What Do We Really See When We Look at an Image? A New Theory of Perspective Perception

In his article Toward a Theory of Perspective Perception in Pictures (2024), Aaron Hertzmann offers a radically fresh take on how we perceive three-dimensional space in pictures. Contrary to traditional theories that assume a coherent, linear perspective from a single point of view, Hertzmann argues that there is no single perspective in how we actually experience visual images. Instead, he proposes a two-stage theory of pictorial perception grounded in eye movement and localized perception.

What’s wrong with linear perspective?

Hertzmann begins by questioning a long-held assumption: that linear perspective is the most accurate way to represent the world.

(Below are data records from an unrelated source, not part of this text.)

File: config.mk
export PLATFORM = sky130hd
export DESIGN_NAME = task_unit
export DESIGN_NICKNAME = d
export VERILOG_FILES = /design/src/rtl/swarm_pkg.sv /design/src/rtl/task_store_arbiter.sv /design/src/rtl/task_enqueue.sv /design/src/rtl/task_min_scan.sv /design/src/rtl/task_unit.sv
export VERILOG_INCLUDE_DIRS = /design/src /design/src/rtl
export SDC_FILE = /design/constraint.sdc
export NUM_CORES = 1
export LEC_CHECK = 0
export ABC_AREA = 1
export BUFFER_PORTS_ARGS = -buffer_cell sky130_fd_sc_hd__buf_4
export CORE_MARGIN = 4
export CORE_UTILIZATION = 60
export CTS_CLUSTER_SIZE = 30
export DETAILED_ROUTE_END_ITERATION = 16
export PLACE_DENSITY_LB_ADDON = 0.1
export SYNTH_ARGS = -nofsm -noshare
export SYNTH_HDL_FRONTEND = slang
export SYNTH_SLANG_ARGS = --single-unit
File: constraint.sdc
create_clock -name clk -period 5.6 [get_ports clk]
set_input_delay 1.12 -clock clk [delete_from_list [all_inputs] [get_ports clk]]
set_output_delay 1.12 -clock clk [all_outputs]
set_load 0.005 [all_outputs]
File: src/rtl/task_unit_cfg.svh
// queue sizing and field widths; TTYPE_W must be wide enough to index N_TASK_TYPES ports
`ifndef TASK_UNIT_CFG_SVH
`define TASK_UNIT_CFG_SVH

// log2 of (slot count + 1)
`define TQ_STAGES 4

// usable slots, one index value is left over as the scan end marker
`define TQ_SLOTS ((1 << `TQ_STAGES) - 1)

// one read port per task type
`define N_TASK_TYPES 2

// task field widths
`define TS_W 16
`define HINT_W 16
`define TTYPE_W 1

`endif

File: src/rtl/swarm_pkg.sv
// task, slot and store request types; field widths come from task_unit_cfg.svh
`default_nettype none

`include "task_unit_cfg.svh"

package swarm;

   // one queue entry as held in the slot memory
   typedef struct packed {
      logic [`TTYPE_W-1:0] ttype;
      logic [`TS_W-1:0]    ts;
      logic [`HINT_W-1:0]  hint;
   } task_t;

   // element on the producer write port, same layout as task_t
   typedef struct packed {
      logic [`TTYPE_W-1:0] ttype;
      logic [`TS_W-1:0]    ts;
      logic [`HINT_W-1:0]  hint;
   } tq_elem_s;

   // slot index, the all-ones value is never a real slot
   typedef logic [`TQ_STAGES-1:0] slot_t;

   // single engine request towards the shared store
   typedef struct packed {
      logic  en;
      logic  we;
      slot_t addr;
      task_t wdata;
   } mem_req_s;

endpackage

`default_nettype wire

File: src/rtl/task_store_arbiter.sv
// single-port slot store shared by two engines; enqueue always wins, reads return after one cycle
`timescale 1ns/100ps
`default_nettype none

`include "task_unit_cfg.svh"

module task_store_arbiter (
   input  logic                 clk,
   input  logic                 reset,
   input  swarm::mem_req_s      enq_req,
   input  swarm::mem_req_s      scan_req,
   input  logic                 free_en,
   input  swarm::slot_t         free_slot,
   output logic                 enq_grant,
   output logic                 scan_grant,
   output swarm::task_t         rdata,
   output logic [`TQ_SLOTS-1:0] occupancy
);

   // request that owns the memory port this cycle
   swarm::mem_req_s sel_req;
   logic            port_en;
   logic            port_wr;

   // slot array, contents are only meaningful where occupancy is set
   swarm::task_t    mem [`TQ_SLOTS];

   // fixed priority, enqueue first
   assign enq_grant  = enq_req.en;
   assign scan_grant = scan_req.en & ~enq_req.en;

   always_comb begin
      if (enq_req.en) begin
         sel_req = enq_req;
      end else begin
         sel_req = scan_req;
      end
   end

   assign port_en = enq_req.en | scan_req.en;
   assign port_wr = port_en & sel_req.we;

   // memory port, write or registered read
   always_ff @(posedge clk) begin
      if (port_wr) begin
         mem[sel_req.addr] <= sel_req.wdata;
      end else if (port_en) begin
         rdata <= mem[sel_req.addr];
      end
   end

   // occupancy bitmap
   // a free and a write never target the same cycle in practice
   // but the write is applied last so a new task is never lost
   always_ff @(posedge clk) begin
      if (reset) begin
         occupancy <= '0;
      end else begin
         if (free_en) begin
            occupancy[free_slot] <= 1'b0;
         end
         if (port_wr) begin
            occupancy[sel_req.addr] <= 1'b1;
         end
      end
   end

endmodule

`default_nettype wire

File: src/rtl/task_enqueue.sv
// write port engine; one accepted task is written to the lowest free slot on the following edge
`timescale 1ns/100ps
`default_nettype none

`include "task_unit_cfg.svh"

module task_enqueue (
   input  logic                 clk,
   input  logic                 reset,
   input  logic                 s_wvalid,
   output logic                 s_wready,
   input  swarm::tq_elem_s      s_wdata,
   input  logic [`TQ_SLOTS-1:0] occupancy,
   input  logic                 hold,
   output swarm::mem_req_s      enq_req,
   input  logic                 enq_grant,
   output logic                 enq_done
);

   // pending write towards the store
   logic                 wr_pend;
   swarm::slot_t         wr_slot;
   swarm::task_t         wr_data;

   // free slot search
   logic [`TQ_SLOTS-1:0] pend_mask;
   logic [`TQ_SLOTS-1:0] free_mask;
   logic                 free_found;
   swarm::slot_t         free_idx;

   // low during reset, high from the first edge after it
   logic                 run;
   logic                 accept;

   // slot of a write still in flight counts as taken
   assign pend_mask = wr_pend ? (`TQ_SLOTS'(1) << wr_slot) : '0;
   assign free_mask = ~occupancy & ~pend_mask;

   // priority encoder, lowest index wins
   always_comb begin
      free_found = 1'b0;
      free_idx   = '0;
      for (int i = `TQ_SLOTS - 1; i >= 0; i--) begin
         if (free_mask[i]) begin
            free_found = 1'b1;
            free_idx   = swarm::slot_t'(i);
         end
      end
   end

   // the previous write has to leave before a new one is taken
   assign s_wready = run & free_found & ~hold & (~wr_pend | enq_grant);
   assign accept   = s_wvalid & s_wready;

   always_ff @(posedge clk) begin
      if (reset) begin
         run     <= 1'b0;
         wr_pend <= 1'b0;
      end else begin
         run <= 1'b1;
         if (accept) begin
            wr_pend <= 1'b1;
         end else if (enq_grant) begin
            wr_pend <= 1'b0;
         end
      end
   end

   // captured task and its slot
   always_ff @(posedge clk) begin
      if (accept) begin
         wr_slot       <= free_idx;
         wr_data.ttype <= s_wdata.ttype;
         wr_data.ts    <= s_wdata.ts;
         wr_data.hint  <= s_wdata.hint;
      end
   end

   assign enq_req.en    = wr_pend;
   assign enq_req.we    = 1'b1;
   assign enq_req.addr  = wr_slot;
   assign enq_req.wdata = wr_data;

   // occupancy changes on this edge, scan restarts after it
   assign enq_done = wr_pend & enq_grant;

endmodule

`default_nettype wire

File: src/rtl/task_min_scan.sv
// linear minimum scan over all slots; the winner blocks every read port until its own port takes it
`timescale 1ns/100ps
`default_nettype none

`include "task_unit_cfg.svh"

module task_min_scan (
   input  logic                                 clk,
   input  logic                                 reset,
   input  logic [`TQ_SLOTS-1:0]                 occupancy,
   input  logic                                 enq_done,
   output swarm::mem_req_s                      scan_req,
   input  logic                                 scan_grant,
   input  swarm::task_t                         rdata,
   output logic                                 free_en,
   output swarm::slot_t                         free_slot,
   output logic                                 hold,
   output logic [0:`N_TASK_TYPES-1]             m_rvalid,
   input  logic [0:`N_TASK_TYPES-1]             m_rready,
   output swarm::task_t [0:`N_TASK_TYPES-1]     m_rdata
);

   typedef enum logic [1:0] {
      S_IDLE,
      S_SCAN,
      S_COMPARE,
      S_PRESENT
   } scan_state_e;

   scan_state_e  state;

   // next slot to read, reaches TQ_SLOTS once every slot was requested
   swarm::slot_t rd_idx;
   // read data for rd_slot shows up on rdata this cycle
   logic         rd_pend;
   swarm::slot_t rd_slot;

   // running minimum
   logic         best_valid;
   swarm::task_t best_task;
   swarm::slot_t best_slot;

   logic         scan_active;
   logic         rd_fire;
   logic         take;
   logic         restart;
   logic         present;

   // no reads at all when the queue is empty
   assign scan_active = (state == S_SCAN) & (|occupancy) &
                        (rd_idx != swarm::slot_t'(`TQ_SLOTS));

   assign scan_req.en    = scan_active;
   assign scan_req.we    = 1'b0;
   assign scan_req.addr  = rd_idx;
   assign scan_req.wdata = '0;

   // a refused read is simply issued again next cycle
   assign rd_fire = scan_req.en & scan_grant;

   // strictly smaller only, so the lower slot keeps a tie
   assign take = rd_pend & occupancy[rd_slot] &
                 (~best_valid | (rdata.ts < best_task.ts));

   // any change to occupancy throws the partial result away
   assign restart = enq_done | free_en;

   always_ff @(posedge clk) begin
      if (reset) begin
         state      <= S_IDLE;
         rd_idx     <= '0;
         rd_pend    <= 1'b0;
         best_valid <= 1'b0;
      end else if (restart) begin
         state      <= S_SCAN;
         rd_idx     <= '0;
         rd_pend    <= 1'b0;
         best_valid <= 1'b0;
      end else begin
         rd_pend <= rd_fire;
         if (rd_fire) begin
            rd_idx <= rd_idx + 1'b1;
         end
         if (take) begin
            best_valid <= 1'b1;
         end
         case (state)
            S_SCAN: begin
               // last read data is compared in the same cycle
               if (occupancy == '0) begin
                  state <= S_IDLE;
               end else if (rd_idx == swarm::slot_t'(`TQ_SLOTS)) begin
                  state <= S_COMPARE;
               end
            end
            S_COMPARE: begin
               state <= best_valid ? S_PRESENT : S_IDLE;
            end
            default: begin
               // idle waits for a restart, present leaves through free_en
            end
         endcase
      end
   end

   // slot tag of the returning read and the winner payload
   always_ff @(posedge clk) begin
      rd_slot <= rd_idx;
      if (take) begin
         best_task <= rdata;
         best_slot <= rd_slot;
      end
   end

   assign present = (state == S_PRESENT);

   // queue stays frozen from compare until the winner is taken
   assign hold = (state == S_COMPARE) | present;

   // route the winner to the port of its type
   for (genvar i = 0; i < `N_TASK_TYPES; i++) begin : g_port
      assign m_rvalid[i] = present & (best_task.ttype == `TTYPE_W'(i));
      assign m_rdata[i]  = best_task;
   end

   // dispatch pulse, slot is free from the next cycle
   assign free_en   = |(m_rvalid & m_rready);
   assign free_slot = best_slot;

endmodule

`default_nettype wire

File: src/rtl/task_unit.sv
// task unit top; global timestamp order, a waiting task of one type stalls all other types
`timescale 1ns/100ps
`default_nettype none

`include "task_unit_cfg.svh"

module task_unit (
   input  logic                             clk,
   input  logic                             reset,

   // producer write port
   input  logic                             s_wvalid,
   output logic                             s_wready,
   input  swarm::tq_elem_s                  s_wdata,

   // one read port per task type
   output logic [0:`N_TASK_TYPES-1]         m_rvalid,
   input  logic [0:`N_TASK_TYPES-1]         m_rready,
   output swarm::task_t [0:`N_TASK_TYPES-1] m_rdata
);

   // store requests and grants
   swarm::mem_req_s      enq_req;
   swarm::mem_req_s      scan_req;
   logic                 enq_grant;
   logic                 scan_grant;
   swarm::task_t         rdata;

   // slot bookkeeping
   logic [`TQ_SLOTS-1:0] occupancy;
   logic                 free_en;
   swarm::slot_t         free_slot;

   // engine coupling
   logic                 hold;
   logic                 enq_done;

   task_enqueue u_task_enqueue (
      .clk       (clk),
      .reset     (reset),
      .s_wvalid  (s_wvalid),
      .s_wready  (s_wready),
      .s_wdata   (s_wdata),
      .occupancy (occupancy),
      .hold      (hold),
      .enq_req   (enq_req),
      .enq_grant (enq_grant),
      .enq_done  (enq_done)
   );

   task_min_scan u_task_min_scan (
      .clk        (clk),
      .reset      (reset),
      .occupancy  (occupancy),
      .enq_done   (enq_done),
      .scan_req   (scan_req),
      .scan_grant (scan_grant),
      .rdata      (rdata),
      .free_en    (free_en),
      .free_slot  (free_slot),
      .hold       (hold),
      .m_rvalid   (m_rvalid),
      .m_rready   (m_rready),
      .m_rdata    (m_rdata)
   );

   task_store_arbiter u_task_store_arbiter (
      .clk        (clk),
      .reset      (reset),
      .enq_req    (enq_req),
      .scan_req   (scan_req),
      .free_en    (free_en),
      .free_slot  (free_slot),
      .enq_grant  (enq_grant),
      .scan_grant (scan_grant),
      .rdata      (rdata),
      .occupancy  (occupancy)
   );

endmodule

`default_nettype wire

==> results.py <==
metrics = {
    "critical_path": {
        "crit_path_end_kind": "output pin",
        "crit_chain": "inv_2, nand2_1, nand2_4, nor2_4, nand3_1, nand2_1, nand2_1, nor2_1, nand2_1, nor2_2, nor2_1, buf_4",
        "cp-start-kind": "register",
        "cpMaxStageDelayCell": "nor2_4",
        "required_ns": 4.48,
        "reg2reg_from": "u_task_enqueue.wr_pend",
        "slowest_delay_ns": 0.67,
        "worst_ep_arrival_time_ns": 3.68,
        "path_class": "reg -> out",
        "path_common_cell": "nand2_1",
        "worstSetupStartpoint": "u_task_enqueue.wr_pend",
        "cp_max_fo": 50,
    },
    "power": {
        "seq_power_share_pct": 52.7,
        "p_total_w": 0.0100,
        "p_switching_w": 0.00228,
        "switching_share_pct": 22.7,
        "peakVddDrop_mv": 0.248,
        "combPwrFrac_pct": 7.9,
        "power_density_mw_per_mm2": 365,
        "power_frac_clock_pct": 39.4,
        "p_int_w": 0.00776,
        "leakagePower_nw": 9.93,
    },
    "sta": {
        "worstMarginPinSlew_ns": 1.33,
        "fin_crit_sh_pct": 85.6,
        "hold_violations": 0,
        "final.min_clock_period_ns": 4.80,
        "skew_ns": 0.0265,
        "rsz0062_at_grt": "false",
        "finalSetupViolations": 0,
        "relSlewSlack_pct": 11.4,
        "fmax_mhz": 209,
        "slew_viol_final": 0,
        "tns_ns": 0,
        "fin_ws_ns": 0.805,
    },
    "clock_network": {
        "clk_latency_ns": 0.63,
        "clk_pin_slew_ns": 0.06,
        "post-cts-setup-buffer-count": 0,
        "hold_buffers": 0,
        "cts-resized-gates": 0,
        "cts_num_sinks": 631,
        "cts_buffer_depth": 3,
        "cts_tree": "built",
        "cts_inserted_buffers": 61,
        "cts_root_buffer": "clkbuf_16",
        "htreeDepth": 2,
    },
    "routing": {
        "wirelength_mm": 57.7,
        "vias_per_cell": 6.04,
        "ant_nets": 0,
        "dr.first_iter.drc_count": 1765,
        "drtPass1Iterations": 5,
        "drc": 0,
        "wl_per_cell_um": 23.4,
        "num_vias": 14900,
    },
    "hold_path": {
        "hp-class": "reg -> reg",
        "hold_start": "u_task_min_scan.rd_idx[0]",
    },
    "status": {
        "status": "finished clean",
    },
    "cells_and_area": {
        "drive_gt1_share_pct": 13.1,
        "antenna_cells": 0,
        "final_nets": 1951,
        "area_growth_pct": 12.6,
    },
    "yosys": {
        "ys_seq_area_share_pct": 76.3,
        "netlist_instances": 1815,
        "synth_edf_count": 602,
        "netlist_area_mm2": 0.0245,
        "ys_top_cells_by_area": "edfxtp_1, nand2_1, nand3_1",
        "ys_async_sr_fraction_pct": 0,
        "synth_top_area_cell": "edfxtp_1",
        "synth_warnings": 0,
        "postSynthAreaPerCell_um2": 13.5,
        "synth_nets": 1872,
        "ys_ff_latch": 631,
        "synth_top_area_share_pct": 73.9,
        "dominantRegCellSynth": "edfxtp_1",
        "synth_cell_types": 36,
    },
    "global_route": {
        "grt_pass1_vias": 14700,
        "gr-total-overflow": 0,
        "grt_usage_pct": 26.0,
        "grt_pass1_wl_mm": 87.2,
        "antenna_found_initial": 0,
        "grt_max_degree": 87,
    },
    "placed_design": {
        "post-dp-hpwl_mm": 28.8,
        "port_buffers": 106,
        "dp_slack_ns": 1.52,
        "gp_congestion": 0.901,
    },
    "floorplanning": {
        "core-area_mm2": 0.0400,
        "initial_utilization_pct": 61.1,
        "io_pins": 107,
        "die-width_um": 210,
        "fp-row-count": 73,
        "die_height_um": 210,
        "die_area_mm2": 0.0440,
    },
    "flow_run": {
        "cap_violations": 0,
    },
}
==> power groups by stage <==
stage	Clock [W]	Sequential, W	Combinational, W
final	0.00395	0.00529	0.000790
after global routing	0.00422	0.00530	0.000880
after CTS	0.00401	0.00529	0.000793
after detailed placement	0	0.00539	0.000786
after global placement	0	0.00539	0.000769
after floorplan	0	0.00538	0.000536
==> routing by layer <==
layer | up-vias | share of wire [%] | track usage, %
li1 | 6735 | - | -
met4 | 0 | 2.9 | 8.80
met3 | 125 | 8.0 | 3.84
met5 | - | 0 | 0
met2 | 744 | 49 | 42.9
met1 | 7292 | 41 | 36.2
==> cells in the final DEF (no fill, tap or decap), types with 4 or more instances in the layout <==
| master | count |
|---|---|
| nand3_1 | 284 |
| nor2_4 | 9 |
| a21oi_1 | 39 |
| nor2_1 | 18 |
| clkbuf_16 | 62 |
| buf_4 | 134 |
| inv_1 | 89 |
| o21ai_0 | 33 |
| a22oi_1 | 99 |
| nand4_1 | 35 |
| clkinv_2 | 10 |
| inv_2 | 17 |
| clkbuf_1 | 21 |
| clkinv_1 | 12 |
| dfxtp_1 | 28 |
| nand2_1 | 393 |
| ha_1 | 19 |
| edfxtp_1 | 602 |
| bufinv_16 | 5 |
| nor3_1 | 4 |
==> synthesized netlist by cell type (4+ instances only) <==
master,count
edfxtp_1,602
nand2_1,393
nand3_1,284
inv_1,101
a22oi_1,99
clkbuf_1,64
a21oi_1,40
nand4_1,35
buf_4,34
o21ai_0,33
dfxtp_1,29
nor2_1,21
ha_1,19
buf_2,14
buf_1,6
inv_2,6
nor3_1,5
nor2_2,4
==> final cells by class <==
type,count,area (µm²)
fill,2785,12500
inverter,107,402
clock buffer,83,1630
clock inverter,29,287
multi-input combinational,958,4860
sequential,631,18700
tap,525,657
timing repair buffer,135,1030
==> critical path: cells and delay by family, from the launching register on <==
family                 cells  cell delay (ns)
buffers and inverters      2             0.20
and+or+nand+nor           10             2.24
DFF                        1             0.59
==> worst paths after layout <==
kind / to / slack (ns) / depth (start not counted)
max: s_wready / 0.80 / 12
max reg2reg: u_task_store_arbiter.rdata[10] / 1.85 / 10
min: u_task_min_scan.rd_slot[0] / 0.37 / 0
min reg2reg: u_task_min_scan.rd_slot[0] / 0.37 / 0
==> state kept, by name, indices dropped and copies added (netlist names), 2 cells and up <==
name                            count
u_task_store_arbiter.occupancy     15
u_task_min_scan.rd_idx              4
u_task_store_arbiter.mem          495
u_task_min_scan.rd_slot             4
u_task_enqueue.wr_slot              4
u_task_enqueue.enq_req             33
u_task_store_arbiter.rdata         33
u_task_min_scan.m_rdata            33
u_task_min_scan.free_slot           4
u_task_min_scan.state               2
==> per-stage QoR <==
stage	cells	area, µm²	hold slack (ns)	util, %
final	2468	27500	0.373	68.8
after global routing	2468	27500	0.382	68.8
after CTS	2468	27500	0.372	68.8
after detailed placement	2356	25600	0.364	64.0
after global placement	2356	25600	0.361	64.0
after floorplan	1815	24500	0.352	-
==> cell families (layout without fill, tap and decap cells) <==
| family | count (synthesis) | count (layout) | share of synthesized area [%] |
|---|---|---|---|
| buffers and inverters | 226 | 354 | 4.09 |
| adders and majority gates | 19 | 19 | 0.972 |
| and+or+nand+nor | 756 | 756 | 13.7 |
| AOI/OAI and AO/OA | 183 | 183 | 4.89 |
| DFF | 631 | 631 | 76.3 |
No activity file was read; power rests on OpenSTA's default activity.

As he writes, “Few classical paintings strictly obey linear perspective, nor do the best computational photography techniques to avoid distortion”

The proposal: a local and dynamic vision.

Hertzmann’s key hypothesis is that 3D shape perception happens first on a local scale—at the point of gaze. Each time we fixate on a spot in an image, we perceive a small part of its form. As our eyes move, our brain stitches these fragments into a broader (but often unstable) interpretation. In his words: “The global interpretation of a picture may be fragmented, ambiguous, and change over time”

Why does this matter?

It disrupts the myth of a total, static view: We don’t see the whole picture at once. We build a mental image from moving glimpses.
It validates artistic distortion: Multiple projections, local inconsistencies, and spatial breakdowns are not mistakes—they’re legitimate visual strategies.
It aligns with how modern visual technologies work: Tools like content-aware projections and panoramic stitching may reflect how we actually see better than standard cameras.

Key quote:

“Each fixation has its own projection, but due to the nature of foveal and peripheral vision, shape information is primarily gathered from a small region around the fixation”

Why is this relevant now?

In the age of generative AI, where images are mass-produced by algorithms trained on millions of photos and renders, Hertzmann’s theory asks us to rethink the underlying visual ideology: Why do these models still replicate a single, fixed perspective? Could we imagine new kinds of images built on movement, fragmentation, or multiplicity?

Hertzmann gives us a hint: there is no single correct perspective. There are as many perspectives as there are gazes in motion.